== ASSIGNMENT ==
Look through the entries for the string "single" and copy every line where it shows up.

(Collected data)
★ ★ ★ ★ ★

[config.mk]
export PLATFORM = sky130hd
export DESIGN_NAME = jbs_tap_top
export DESIGN_NICKNAME = d
export VERILOG_FILES = /design/src/verilog/jbs_pkg.sv /design/src/verilog/jbs_sync_if.sv /design/src/verilog/jbs_sync.sv /design/src/verilog/jbs_tap_top.sv
export SDC_FILE = /design/constraint.sdc
export NUM_CORES = 1
export LEC_CHECK = 0
export BUFFER_PORTS_ARGS = -buffer_cell sky130_fd_sc_hd__clkbuf_2
export CAP_MARGIN = 20
export CORE_ASPECT_RATIO = 0.8
export CORE_MARGIN = 3
export CORE_UTILIZATION = 55
export CTS_BUF_LIST = sky130_fd_sc_hd__clkbuf_8
export DETAILED_ROUTE_END_ITERATION = 6
export GPL_TIMING_DRIVEN = 0
export PLACE_DENSITY = 0.78
export SYNTH_ARGS = -nofsm -noshare
export SYNTH_HDL_FRONTEND = slang
export SYNTH_SLANG_ARGS = --single-unit
[constraint.sdc]
create_clock -name clk -period 1.9 [get_ports clk]
set_input_delay 0.095 -clock clk [delete_from_list [all_inputs] [get_ports clk]]
set_output_delay 0.095 -clock clk [all_outputs]
set_load 0.005 [all_outputs]
[src/verilog/jbs_pkg.sv]
/*
 * Constants, types and decode functions for the boundary-scan data registers
 * and instruction decoding of the test access port.
 * Assumes a single 100 MHz system clock that samples the test port pins.
 */
// Function
// - Bypass is one stage, cleared to zero at Capture-DR when selected.
// - Identification register is 32 bits: version, part, maker, constant one.
// - Version field counts silicon revisions from zero upward.
// - Part number field holds a fixed 16-bit component code.
// - Maker field holds a fixed 11-bit manufacturer code.
// - A one in the reset data register holds the core in reset.
// - After the reset register clears, core stays reset for the time-out.
// - Reset register drives core reset directly, with no update latch.
// - Instruction register is 4 bits wide, sixteen opcodes.
// - All shift registers move least significant bit first.
// - Opcode 0x0 selects the boundary chain of pin signals.
// - Under EXTEST latched outputs drive pins as soon as IR loads.
// - EXTEST captures pins, shifts chain, update applies chain to pins.
// - Opcode 0x1 selects identification register; it is the power-up default.
// - Opcode 0x2 samples pins and preloads latches without touching pins.
// - Opcode 0xC selects reset register and leaves the TAP unreset.
// - Opcode 0xF selects bypass: capture zero, then shift.
// - No HIGHZ; outside EXTEST, core reset instead tristates all port pins.
// - Port works only with enable fuse set and disable bit clear.
// - Scan relies on clk sampling the port pins; TCK must be far slower than clk.
// - Reset from reset register sets a flag; power-on or zero write clears.
package jbs_pkg;
    localparam int IR_W = 4;
    localparam int ID_W = 32;
    localparam logic [3:0] OP_EXTEST   = 4'h0;
    localparam logic [3:0] OP_IDCODE   = 4'h1;
    localparam logic [3:0] OP_SAMPLE   = 4'h2;
    localparam logic [3:0] OP_CORE_RST = 4'hc;
    localparam logic [3:0] OP_BYPASS   = 4'hf;
    localparam logic [3:0] IR_CAPTURE  = 4'h1;
    localparam int VER_LSB  = 28;
    localparam int PART_LSB = 12;
    localparam int MFR_LSB  = 1;
    localparam int CELLS    = 4;
    localparam int C_IN     = 0;
    localparam int C_DATA   = 1;
    localparam int C_CTRL   = 2;
    localparam int C_PUD    = 3;
    localparam int ADDR_W = 2;
    localparam int DATA_W = 8;
    localparam logic [1:0] CTRL_IDX = 2'h0;
    localparam logic [1:0] STAT_IDX = 2'h1;
    localparam int CTRL_DIS_BIT = 7;
    localparam int STAT_RST_BIT = 0;
    localparam int STAT_EN_BIT  = 1;
    localparam int STAT_FLAG_BIT = 4;
    localparam logic [2:0] TIMED_WIN = 3'h4;

    typedef enum logic [15:0] {
        TAP_TLR  = 16'h0001, TAP_RTI  = 16'h0002, TAP_SDS  = 16'h0004,
        TAP_CDR  = 16'h0008, TAP_SHDR = 16'h0010, TAP_E1DR = 16'h0020,
        TAP_PDR  = 16'h0040, TAP_E2DR = 16'h0080, TAP_UDR  = 16'h0100,
        TAP_SIS  = 16'h0200, TAP_CIR  = 16'h0400, TAP_SHIR = 16'h0800,
        TAP_E1IR = 16'h1000, TAP_PIR  = 16'h2000, TAP_E2IR = 16'h4000,
        TAP_UIR  = 16'h8000
    } jbs_tap_t;

    typedef enum logic [3:0] {
        DR_BSC = 4'h1,
        DR_ID  = 4'h2,
        DR_RST = 4'h4,
        DR_BYP = 4'h8
    } jbs_dr_t;

    function automatic jbs_dr_t dr_sel(input logic [3:0] op);
        jbs_dr_t d;
        d = DR_BYP;
        if (op == OP_BYPASS) d = DR_BYP;
        if (op == OP_EXTEST) d = DR_BSC;
        if (op == OP_SAMPLE) d = DR_BSC;
        if (op == OP_IDCODE) d = DR_ID;
        if (op == OP_CORE_RST) d = DR_RST;
        return d;
    endfunction
endpackage

[src/verilog/jbs_sync_if.sv]
/*
 * Carrier between the top and its pin sampler: raw pin levels in,
 * filtered levels out. Assumes both ends share the system clock.
 */
`timescale 1ns/1ps
interface jbs_sync_if #(parameter int W = 1);
    logic [W-1:0] raw;
    logic [W-1:0] clean;
    modport drv (output raw, input clean);
    modport syn (input raw, output clean);
endinterface // jbs_sync_if

[src/verilog/jbs_sync.sv]
/*
 * Three-stage sampler for pins from outside the clock domain.
 * Assumes raw levels may change at any time relative to clk.
 */
`timescale 1ns/1ps
module jbs_sync #(
    parameter int W = 1
) (
    input wire logic  clk,
    input wire logic  rst_n,
    jbs_sync_if.syn   sif
);
    logic [W-1:0] s1_r, s2_r, s3_r, clean_r;
    logic [W-1:0] clean_nxt;

    // A level counts only once the second and third stages agree.
    always_comb begin
        clean_nxt = (s2_r & s3_r) | (clean_r & (s2_r | s3_r));
    end

    always_ff @(posedge clk) begin
        if (!rst_n) begin
            s1_r    <= '0;
            s2_r    <= '0;
            s3_r    <= '0;
            clean_r <= '0;
        end else begin
            s1_r    <= sif.raw;
            s2_r    <= s1_r;
            s3_r    <= s2_r;
            clean_r <= clean_nxt;
        end
    end

    assign sif.clean = clean_r;
endmodule // jbs_sync

[src/verilog/jbs_tap_top.sv]
/*
 * Test access port: TAP sequencing, 4-bit instruction register, bypass,
 * identification, core reset register and a pin boundary chain, plus the
 * control and status registers reached over a plain register port.
 * Assumes TCK is far slower than clk (at least four clk periods per phase).
 */
`timescale 1ns/1ps
module jbs_tap_top #(
    parameter int          NPIN            = 8,
    parameter logic [3:0]  VERSION         = 4'h0,
    // Arbitrary identity values.
    // fixed part code
    parameter logic [15:0] PART_NUM        = 16'h5a5a,
    parameter logic [10:0] MAKER_ID        = 11'h2aa,
    parameter int          RST_TIMEOUT_CYC = 64
) (
    input  wire logic                        clk,
    input  wire logic                        rst_n,
    input  wire logic                        tck,
    input  wire logic                        tms,
    input  wire logic                        tdi,
    output logic                             tdo,
    output logic                             tdo_oe,
    input  wire logic                        test_port_enable_fuse,
    input  wire logic                        ext_rst_n,
    output logic                             core_rst_n,
    input  wire logic [NPIN-1:0]             pin_in,
    input  wire logic [NPIN-1:0]             core_out,
    input  wire logic [NPIN-1:0]             core_oe,
    input  wire logic [NPIN-1:0]             core_pud,
    output logic      [NPIN-1:0]             pin_out,
    output logic      [NPIN-1:0]             pin_oe,
    output logic      [NPIN-1:0]             pin_pud,
    input  wire logic [jbs_pkg::ADDR_W-1:0]  reg_addr,
    input  wire logic [jbs_pkg::DATA_W-1:0]  reg_wdata,
    input  wire logic                        reg_wr,
    input  wire logic                        reg_rd,
    output logic      [jbs_pkg::DATA_W-1:0]  reg_rdata
);
    localparam int SW   = 5 + NPIN;
    localparam int BS_W = jbs_pkg::CELLS * NPIN;
    localparam int TO_W = $clog2(RST_TIMEOUT_CYC + 1);
    localparam logic [TO_W-1:0] TO_LOAD = TO_W'(RST_TIMEOUT_CYC);

    localparam logic [31:0] ID_VALUE = {VERSION, PART_NUM, MAKER_ID, 1'b1};

    jbs_sync_if #(.W(SW)) sif ();

    jbs_sync #(.W(SW)) u_sync (
        .clk   (clk),
        .rst_n (rst_n),
        .sif   (sif)
    );

    // One sampler for every pin keeps TMS and TDI aligned with the TCK edge.
    assign sif.raw = {pin_in, test_port_enable_fuse, ext_rst_n, tdi, tms, tck};

    logic            tck_c, tms_c, tdi_c, ext_rst_n_c, fuse_c;
    logic [NPIN-1:0] pin_c;
    assign tck_c       = sif.clean[0];
    assign tms_c       = sif.clean[1];
    assign tdi_c       = sif.clean[2];
    assign ext_rst_n_c = sif.clean[3];
    assign fuse_c      = sif.clean[4];
    assign pin_c       = sif.clean[SW-1:5];

    function automatic jbs_pkg::jbs_tap_t tap_next(input jbs_pkg::jbs_tap_t s,
                                                  input logic m);
        jbs_pkg::jbs_tap_t n;
        n = jbs_pkg::TAP_TLR;
        unique case (s)
            jbs_pkg::TAP_TLR:  n = m ? jbs_pkg::TAP_TLR  : jbs_pkg::TAP_RTI;
            jbs_pkg::TAP_RTI:  n = m ? jbs_pkg::TAP_SDS  : jbs_pkg::TAP_RTI;
            jbs_pkg::TAP_SDS:  n = m ? jbs_pkg::TAP_SIS  : jbs_pkg::TAP_CDR;
            jbs_pkg::TAP_CDR:  n = m ? jbs_pkg::TAP_E1DR : jbs_pkg::TAP_SHDR;
            jbs_pkg::TAP_SHDR: n = m ? jbs_pkg::TAP_E1DR : jbs_pkg::TAP_SHDR;
            jbs_pkg::TAP_E1DR: n = m ? jbs_pkg::TAP_UDR  : jbs_pkg::TAP_PDR;
            jbs_pkg::TAP_PDR:  n = m ? jbs_pkg::TAP_E2DR : jbs_pkg::TAP_PDR;
            jbs_pkg::TAP_E2DR: n = m ? jbs_pkg::TAP_UDR  : jbs_pkg::TAP_SHDR;
            jbs_pkg::TAP_UDR:  n = m ? jbs_pkg::TAP_SDS  : jbs_pkg::TAP_RTI;
            jbs_pkg::TAP_SIS:  n = m ? jbs_pkg::TAP_TLR  : jbs_pkg::TAP_CIR;
            jbs_pkg::TAP_CIR:  n = m ? jbs_pkg::TAP_E1IR : jbs_pkg::TAP_SHIR;
            jbs_pkg::TAP_SHIR: n = m ? jbs_pkg::TAP_E1IR : jbs_pkg::TAP_SHIR;
            jbs_pkg::TAP_E1IR: n = m ? jbs_pkg::TAP_UIR  : jbs_pkg::TAP_PIR;
            jbs_pkg::TAP_PIR:  n = m ? jbs_pkg::TAP_E2IR : jbs_pkg::TAP_PIR;
            jbs_pkg::TAP_E2IR: n = m ? jbs_pkg::TAP_UIR  : jbs_pkg::TAP_SHIR;
            jbs_pkg::TAP_UIR:  n = m ? jbs_pkg::TAP_SDS  : jbs_pkg::TAP_RTI;
            default:           n = jbs_pkg::TAP_TLR;
        endcase
        return n;
    endfunction

    // Software-side state.
    logic                        dis_r, dis_nxt;
    logic                        pend_val_r, pend_val_nxt;
    logic [2:0]                  pend_cnt_r, pend_cnt_nxt;
    logic                        flag_r, flag_nxt;
    logic [jbs_pkg::DATA_W-1:0]  rdata_r, rdata_nxt;

    // Scan-side state.
    jbs_pkg::jbs_tap_t           tap_r, tap_nxt;
    logic                        tck_q_r;
    logic [3:0]                  ir_r, ir_nxt;
    logic [3:0]                  ir_sh_r, ir_sh_nxt;
    logic                        byp_r, byp_nxt;
    logic [31:0]                 id_sh_r, id_sh_nxt;
    logic                        rst_dr_r, rst_dr_nxt;
    logic [BS_W-1:0]             bs_sh_r, bs_sh_nxt;
    logic [BS_W-1:0]             bs_upd_r, bs_upd_nxt;
    logic                        tdo_r, tdo_nxt;
    logic                        tdo_oe_r, tdo_oe_nxt;

    // Core reset and pin state.
    logic [TO_W-1:0]             to_cnt_r, to_cnt_nxt;
    logic [NPIN-1:0]             pout_r, pout_nxt;
    logic [NPIN-1:0]             poe_r, poe_nxt;
    logic [NPIN-1:0]             ppud_r, ppud_nxt;

    logic                        port_en, tck_rise, tck_fall;
    jbs_pkg::jbs_dr_t            sel;

    assign port_en  = fuse_c & ~dis_r;
    // Each TCK level must last two clk periods, or an edge is missed.
    // edges found from sampled TCK
    assign tck_rise = tck_c & ~tck_q_r;
    assign tck_fall = ~tck_c & tck_q_r;
    assign sel      = jbs_pkg::dr_sel(ir_r);

    always_comb begin
        tap_nxt    = tap_r;
        ir_nxt     = ir_r;
        ir_sh_nxt  = ir_sh_r;
        byp_nxt    = byp_r;
        id_sh_nxt  = id_sh_r;
        rst_dr_nxt = rst_dr_r;
        bs_sh_nxt  = bs_sh_r;
        bs_upd_nxt = bs_upd_r;
        tdo_nxt    = tdo_r;
        tdo_oe_nxt = tdo_oe_r;
        if (!port_en) begin
            tap_nxt    = jbs_pkg::TAP_TLR;
            ir_nxt     = jbs_pkg::OP_IDCODE;
            tdo_oe_nxt = 1'b0;
        end else if (tck_rise) begin
            tap_nxt = tap_next(tap_r, tms_c);
            unique case (tap_r)
                jbs_pkg::TAP_TLR: ir_nxt = jbs_pkg::OP_IDCODE;
                jbs_pkg::TAP_CIR: ir_sh_nxt = jbs_pkg::IR_CAPTURE;
                jbs_pkg::TAP_SHIR: ir_sh_nxt = {tdi_c, ir_sh_r[3:1]};
                jbs_pkg::TAP_UIR: ir_nxt = ir_sh_r;
                jbs_pkg::TAP_CDR: begin
                    if (sel == jbs_pkg::DR_BYP) byp_nxt = 1'b0;
                    if (sel == jbs_pkg::DR_ID) id_sh_nxt = ID_VALUE;
                    if (sel == jbs_pkg::DR_BSC) begin
                        for (int i = 0; i < NPIN; i++) begin
                            bs_sh_nxt[i*jbs_pkg::CELLS + jbs_pkg::C_IN]   = pin_c[i];
                            bs_sh_nxt[i*jbs_pkg::CELLS + jbs_pkg::C_DATA] = core_out[i];
                            bs_sh_nxt[i*jbs_pkg::CELLS + jbs_pkg::C_CTRL] = core_oe[i];
                            bs_sh_nxt[i*jbs_pkg::CELLS + jbs_pkg::C_PUD]  = core_pud[i];
                        end
                    end
                end
                jbs_pkg::TAP_SHDR: begin
                    // shift in at the top, out at bit zero
                    unique case (sel)
                        jbs_pkg::DR_BYP: byp_nxt = tdi_c;
                        jbs_pkg::DR_ID:  id_sh_nxt = {tdi_c, id_sh_r[31:1]};
                        jbs_pkg::DR_RST: rst_dr_nxt = tdi_c;
                        jbs_pkg::DR_BSC: bs_sh_nxt = {tdi_c, bs_sh_r[BS_W-1:1]};
                    endcase
                end
                jbs_pkg::TAP_UDR: begin
                    // update loads latches for both chain opcodes
                    if (sel == jbs_pkg::DR_BSC) bs_upd_nxt = bs_sh_r;
                end
                default: ;
            endcase
        end else if (tck_fall) begin
            // Moving TDO on the fall gives the controller a settled bit by the middle of the high phase.
            // least significant bit leaves first
            tdo_oe_nxt = (tap_r == jbs_pkg::TAP_SHDR) || (tap_r == jbs_pkg::TAP_SHIR);
            if (tap_r == jbs_pkg::TAP_SHIR) begin
                tdo_nxt = ir_sh_r[0];
            end else begin
                unique case (sel)
                    jbs_pkg::DR_BYP: tdo_nxt = byp_r;
                    jbs_pkg::DR_ID:  tdo_nxt = id_sh_r[0];
                    jbs_pkg::DR_RST: tdo_nxt = rst_dr_r;
                    jbs_pkg::DR_BSC: tdo_nxt = bs_sh_r[0];
                endcase
            end
        end
    end

    // The reset cell is cleared only by power-on reset or by shifting a zero in; Test-Logic-Reset leaves it.
    always_ff @(posedge clk) begin
        if (!rst_n) begin
            tap_r    <= jbs_pkg::TAP_TLR;
            tck_q_r  <= 1'b0;
            ir_r     <= jbs_pkg::OP_IDCODE;
            ir_sh_r  <= '0;
            byp_r    <= 1'b0;
            id_sh_r  <= '0;
            rst_dr_r <= 1'b0;
            bs_sh_r  <= '0;
            bs_upd_r <= '0;
            tdo_r    <= 1'b0;
            tdo_oe_r <= 1'b0;
        end else begin
            tap_r    <= tap_nxt;
            tck_q_r  <= tck_c;
            ir_r     <= ir_nxt;
            ir_sh_r  <= ir_sh_nxt;
            byp_r    <= byp_nxt;
            id_sh_r  <= id_sh_nxt;
            rst_dr_r <= rst_dr_nxt;
            bs_sh_r  <= bs_sh_nxt;
            bs_upd_r <= bs_upd_nxt;
            tdo_r    <= tdo_nxt;
            tdo_oe_r <= tdo_oe_nxt;
        end
    end

    assign tdo    = tdo_r;
    assign tdo_oe = tdo_oe_r;

    logic rst_src, extest;
    // reset register acts like the reset pin
    assign rst_src = rst_dr_r | ~ext_rst_n_c;
    assign extest  = port_en && (ir_r == jbs_pkg::OP_EXTEST);

    always_comb begin
        to_cnt_nxt = to_cnt_r;
        // The count reloads while any source holds reset, so only the last release counts.
        // hold reset for the time-out
        if (rst_src) begin
            to_cnt_nxt = TO_LOAD;
        end else if (to_cnt_r != '0) begin
            to_cnt_nxt = to_cnt_r - TO_W'(1);
        end
        // Under EXTEST the latches own the pins, even while the core is held in reset.
        for (int i = 0; i < NPIN; i++) begin
            if (extest) begin
                pout_nxt[i] = bs_upd_r[i*jbs_pkg::CELLS + jbs_pkg::C_DATA];
                poe_nxt[i]  = bs_upd_r[i*jbs_pkg::CELLS + jbs_pkg::C_CTRL];
                ppud_nxt[i] = bs_upd_r[i*jbs_pkg::CELLS + jbs_pkg::C_PUD];
            end else begin
                pout_nxt[i] = core_out[i];
                poe_nxt[i]  = core_oe[i] & core_rst_n;
                ppud_nxt[i] = core_pud[i] | ~core_rst_n;
            end
        end
    end

    always_ff @(posedge clk) begin
        if (!rst_n) begin
            to_cnt_r <= '0;
            pout_r   <= '0;
            poe_r    <= '0;
            ppud_r   <= '0;
        end else begin
            to_cnt_r <= to_cnt_nxt;
            pout_r   <= pout_nxt;
            poe_r    <= poe_nxt;
            ppud_r   <= ppud_nxt;
        end
    end

    // Core reset is combinational, so it asserts in the cycle the cell takes a one.
    // no latch between cell and core reset
    assign core_rst_n = rst_n & ~rst_src & (to_cnt_r == '0);
    assign pin_out    = pout_r;
    assign pin_oe     = poe_r;
    assign pin_pud    = ppud_r;

    // The disable bit changes only when the same value is written twice
    // within the timed window, so a stray write cannot lock out the port.
    always_comb begin
        dis_nxt      = dis_r;
        pend_val_nxt = pend_val_r;
        pend_cnt_nxt = (pend_cnt_r != 3'h0) ? pend_cnt_r - 3'h1 : 3'h0;
        flag_nxt     = flag_r;
        // Read data stand for one cycle only; idle cycles return zero.
        rdata_nxt    = '0;
        if (reg_wr && reg_addr == jbs_pkg::CTRL_IDX) begin
            if (pend_cnt_r != 3'h0 && reg_wdata[jbs_pkg::CTRL_DIS_BIT] == pend_val_r) begin
                dis_nxt      = pend_val_r;
                pend_cnt_nxt = 3'h0;
            end else begin
                pend_val_nxt = reg_wdata[jbs_pkg::CTRL_DIS_BIT];
                pend_cnt_nxt = jbs_pkg::TIMED_WIN;
            end
        end
        if (reg_wr && reg_addr == jbs_pkg::STAT_IDX && !reg_wdata[jbs_pkg::STAT_FLAG_BIT]) begin
            flag_nxt = 1'b0;
        end
        if (rst_dr_r) flag_nxt = 1'b1;
        if (reg_rd) begin
            unique case (reg_addr)
                jbs_pkg::CTRL_IDX: rdata_nxt[jbs_pkg::CTRL_DIS_BIT] = dis_r;
                jbs_pkg::STAT_IDX: begin
                    rdata_nxt[jbs_pkg::STAT_RST_BIT]  = ~core_rst_n;
                    rdata_nxt[jbs_pkg::STAT_EN_BIT]   = port_en;
                    rdata_nxt[jbs_pkg::STAT_FLAG_BIT] = flag_r;
                end
                default: rdata_nxt = '0;
            endcase
        end
    end

    always_ff @(posedge clk) begin
        if (!rst_n) begin
            dis_r      <= 1'b0;
            pend_val_r <= 1'b0;
            pend_cnt_r <= 3'h0;
            flag_r     <= 1'b0;
            rdata_r    <= '0;
        end else begin
            dis_r      <= dis_nxt;
            pend_val_r <= pend_val_nxt;
            pend_cnt_r <= pend_cnt_nxt;
            flag_r     <= flag_nxt;
            rdata_r    <= rdata_nxt;
        end
    end

    assign reg_rdata = rdata_r;
endmodule // jbs_tap_top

★ ★ ★ ★ ★

== OUTPUT OF THE TASK ==
export SYNTH_SLANG_ARGS = --single-unit
 * Assumes a single 100 MHz system clock that samples the test port pins.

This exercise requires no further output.